Directions for this task | Give every entry again, word for word.

Collected data entries:
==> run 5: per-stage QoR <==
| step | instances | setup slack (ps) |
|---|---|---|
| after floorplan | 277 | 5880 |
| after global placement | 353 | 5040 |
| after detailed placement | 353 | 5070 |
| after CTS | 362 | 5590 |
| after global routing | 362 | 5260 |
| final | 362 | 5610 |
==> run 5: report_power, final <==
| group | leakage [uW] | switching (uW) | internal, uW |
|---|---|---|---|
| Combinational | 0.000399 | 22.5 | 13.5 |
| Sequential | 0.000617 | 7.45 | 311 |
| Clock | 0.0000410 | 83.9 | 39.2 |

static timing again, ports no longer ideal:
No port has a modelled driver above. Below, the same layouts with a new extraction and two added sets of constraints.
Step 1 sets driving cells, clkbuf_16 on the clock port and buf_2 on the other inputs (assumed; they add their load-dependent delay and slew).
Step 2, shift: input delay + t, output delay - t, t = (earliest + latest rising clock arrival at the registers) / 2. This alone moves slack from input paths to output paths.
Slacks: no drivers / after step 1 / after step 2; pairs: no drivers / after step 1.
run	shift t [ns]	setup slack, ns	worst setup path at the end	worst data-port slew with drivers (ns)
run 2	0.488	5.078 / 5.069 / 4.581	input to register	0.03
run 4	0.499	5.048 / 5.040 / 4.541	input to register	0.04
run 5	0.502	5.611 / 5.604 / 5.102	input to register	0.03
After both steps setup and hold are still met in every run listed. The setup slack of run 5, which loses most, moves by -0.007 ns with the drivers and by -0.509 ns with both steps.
Background: an optimization exercise with open tools, aiming at small area, a short achievable clock period and few clock cycles per item. Do not read the settings as production practice. Where RTL was checked, it was by simulation tests only, not by an equivalence proof against the original. Function not checked in run 2: the RTL went through the layout flow alone.

==> design.v <==
`timescale 1ns / 1ps
module float_sq_mul (clk, rst, start, float_in_sq, float_in_mul, float_out, ready);
input wire start;
input wire clk;
input wire rst;
input wire [31:0] float_in_sq;
input wire [31:0] float_in_mul;
output reg [31:0] float_out;
output reg ready;
wire signed [7:0] E_sq, E_mul;
wire signed [7:0] E_sq2;
reg signed [7:0] E;
wire [22:0] M_in_sq, M_in_mul, M_sq_trunc, M_mul_trunc;
reg [22:0] M_sq_done, M;
reg [47:0] M_mul, M_sq, M_sq_of;
reg [2:0] state;
localparam IDLE_SQ = 3'b000,
           OVERLOWSQ = 3'b001,
           ROUNDSQ = 3'b010,
           MUL = 3'b011,
           OVERFLOWMUL = 3'b100,
           ROUNDMUL = 3'b101,
           FINISH = 3'b110;
assign E_sq = float_in_sq[30:23] - 127;
assign E_mul = float_in_mul[30:23] - 127;
assign E_sq2 = E_sq << 1;
assign M_in_sq = float_in_sq[22:0];
assign M_in_mul = float_in_mul[22:0];
assign M_sq_trunc = M_sq[22:0];
assign M_mul_trunc = M_mul[22:0];
always @(posedge clk)
    if(rst == 1'b1) begin
        float_out <= 32'b0;
        E <= 8'b0;
        M_sq_done <= 23'b0;
        M <= 23'b0;
        M_mul <= 48'b0;
        M_sq <= 48'b0;
        M_sq_of <= 48'b0;
        ready <= 1'b0;
        state <= IDLE_SQ;
    end else begin
        case(state)
            IDLE_SQ: begin
                ready <= 1'b0;
                if (start == 1'b1) begin
                    M_sq <= ({1'b1, M_in_sq} * {1'b1, M_in_sq});
                    state <= OVERLOWSQ;
                end else
                    state <= IDLE_SQ;
            end
            OVERLOWSQ: begin
                if (M_sq[47] == 1'b1) begin
                    M_sq_of <= (M_sq >> 1);
                    E <= E_sq2 + E_mul + 1;
                end else begin
                    M_sq_of <= M_sq;
                    E <= E_sq2 + E_mul;
                end
                state <= ROUNDSQ;
            end
            ROUNDSQ: begin
                if(M_sq_trunc[22] == 1'b1)
                    M_sq_done <= M_sq_of[45:23] + 1;
                else
                    M_sq_done <= M_sq_of[45:23];
                state <= MUL;
            end
            MUL: begin
                M_mul <= ({1'b1, M_sq_done} * {1'b1, M_in_mul});
                state <= OVERFLOWMUL;
            end
            OVERFLOWMUL: begin
                if (M_mul[47] == 1'b1) begin
                    M_mul <= (M_mul >> 1);
                    E <= E + 1;
                end else begin
                    M_mul <= M_mul;
                    E <= E;
                end
                state <= ROUNDMUL;
            end
            ROUNDMUL: begin
                if(M_mul_trunc[22] == 1'b1)
                    M <= M_mul[45:23] + 1;
                else
                    M <= M_mul[45:23];
                state <= FINISH;
            end
            FINISH: begin
                float_out[30:0] <= {(E + 127), M};
                float_out[31] <= 0;
                ready <= 1'b1;
                state <= IDLE_SQ;
            end
        endcase
    end
endmodule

Response for this exercise |
==> run 5: per-stage QoR <==
| step | instances | setup slack (ps) |
|---|---|---|
| after floorplan | 277 | 5880 |
| after global placement | 353 | 5040 |
| after detailed placement | 353 | 5070 |
| after CTS | 362 | 5590 |
| after global routing | 362 | 5260 |
| final | 362 | 5610 |
==> run 5: report_power, final <==
| group | leakage [uW] | switching (uW) | internal, uW |
|---|---|---|---|
| Combinational | 0.000399 | 22.5 | 13.5 |
| Sequential | 0.000617 | 7.45 | 311 |
| Clock | 0.0000410 | 83.9 | 39.2 |

static timing again, ports no longer ideal:
No port has a modelled driver above. Below, the same layouts with a new extraction and two added sets of constraints.
Step 1 sets driving cells, clkbuf_16 on the clock port and buf_2 on the other inputs (assumed; they add their load-dependent delay and slew).
Step 2, shift: input delay + t, output delay - t, t = (earliest + latest rising clock arrival at the registers) / 2. This alone moves slack from input paths to output paths.
Slacks: no drivers / after step 1 / after step 2; pairs: no drivers / after step 1.
run	shift t [ns]	setup slack, ns	worst setup path at the end	worst data-port slew with drivers (ns)
run 2	0.488	5.078 / 5.069 / 4.581	input to register	0.03
run 4	0.499	5.048 / 5.040 / 4.541	input to register	0.04
run 5	0.502	5.611 / 5.604 / 5.102	input to register	0.03
After both steps setup and hold are still met in every run listed. The setup slack of run 5, which loses most, moves by -0.007 ns with the drivers and by -0.509 ns with both steps.
Background: an optimization exercise with open tools, aiming at small area, a short achievable clock period and few clock cycles per item. Do not read the settings as production practice. Where RTL was checked, it was by simulation tests only, not by an equivalence proof against the original. Function not checked in run 2: the RTL went through the layout flow alone.

==> design.v <==
`timescale 1ns / 1ps
module float_sq_mul (clk, rst, start, float_in_sq, float_in_mul, float_out, ready);
input wire start;
input wire clk;
input wire rst;
input wire [31:0] float_in_sq;
input wire [31:0] float_in_mul;
output reg [31:0] float_out;
output reg ready;
wire signed [7:0] E_sq, E_mul;
wire signed [7:0] E_sq2;
reg signed [7:0] E;
wire [22:0] M_in_sq, M_in_mul, M_sq_trunc, M_mul_trunc;
reg [22:0] M_sq_done, M;
reg [47:0] M_mul, M_sq, M_sq_of;
reg [2:0] state;
localparam IDLE_SQ = 3'b000,
           OVERLOWSQ = 3'b001,
           ROUNDSQ = 3'b010,
           MUL = 3'b011,
           OVERFLOWMUL = 3'b100,
           ROUNDMUL = 3'b101,
           FINISH = 3'b110;
assign E_sq = float_in_sq[30:23] - 127;
assign E_mul = float_in_mul[30:23] - 127;
assign E_sq2 = E_sq << 1;
assign M_in_sq = float_in_sq[22:0];
assign M_in_mul = float_in_mul[22:0];
assign M_sq_trunc = M_sq[22:0];
assign M_mul_trunc = M_mul[22:0];
always @(posedge clk)
    if(rst == 1'b1) begin
        float_out <= 32'b0;
        E <= 8'b0;
        M_sq_done <= 23'b0;
        M <= 23'b0;
        M_mul <= 48'b0;
        M_sq <= 48'b0;
        M_sq_of <= 48'b0;
        ready <= 1'b0;
        state <= IDLE_SQ;
    end else begin
        case(state)
            IDLE_SQ: begin
                ready <= 1'b0;
                if (start == 1'b1) begin
                    M_sq <= ({1'b1, M_in_sq} * {1'b1, M_in_sq});
                    state <= OVERLOWSQ;
                end else
                    state <= IDLE_SQ;
            end
            OVERLOWSQ: begin
                if (M_sq[47] == 1'b1) begin
                    M_sq_of <= (M_sq >> 1);
                    E <= E_sq2 + E_mul + 1;
                end else begin
                    M_sq_of <= M_sq;
                    E <= E_sq2 + E_mul;
                end
                state <= ROUNDSQ;
            end
            ROUNDSQ: begin
                if(M_sq_trunc[22] == 1'b1)
                    M_sq_done <= M_sq_of[45:23] + 1;
                else
                    M_sq_done <= M_sq_of[45:23];
                state <= MUL;
            end
            MUL: begin
                M_mul <= ({1'b1, M_sq_done} * {1'b1, M_in_mul});
                state <= OVERFLOWMUL;
            end
            OVERFLOWMUL: begin
                if (M_mul[47] == 1'b1) begin
                    M_mul <= (M_mul >> 1);
                    E <= E + 1;
                end else begin
                    M_mul <= M_mul;
                    E <= E;
                end
                state <= ROUNDMUL;
            end
            ROUNDMUL: begin
                if(M_mul_trunc[22] == 1'b1)
                    M <= M_mul[45:23] + 1;
                else
                    M <= M_mul[45:23];
                state <= FINISH;
            end
            FINISH: begin
                float_out[30:0] <= {(E + 127), M};
                float_out[31] <= 0;
                ready <= 1'b1;
                state <= IDLE_SQ;
            end
        endcase
    end
endmodule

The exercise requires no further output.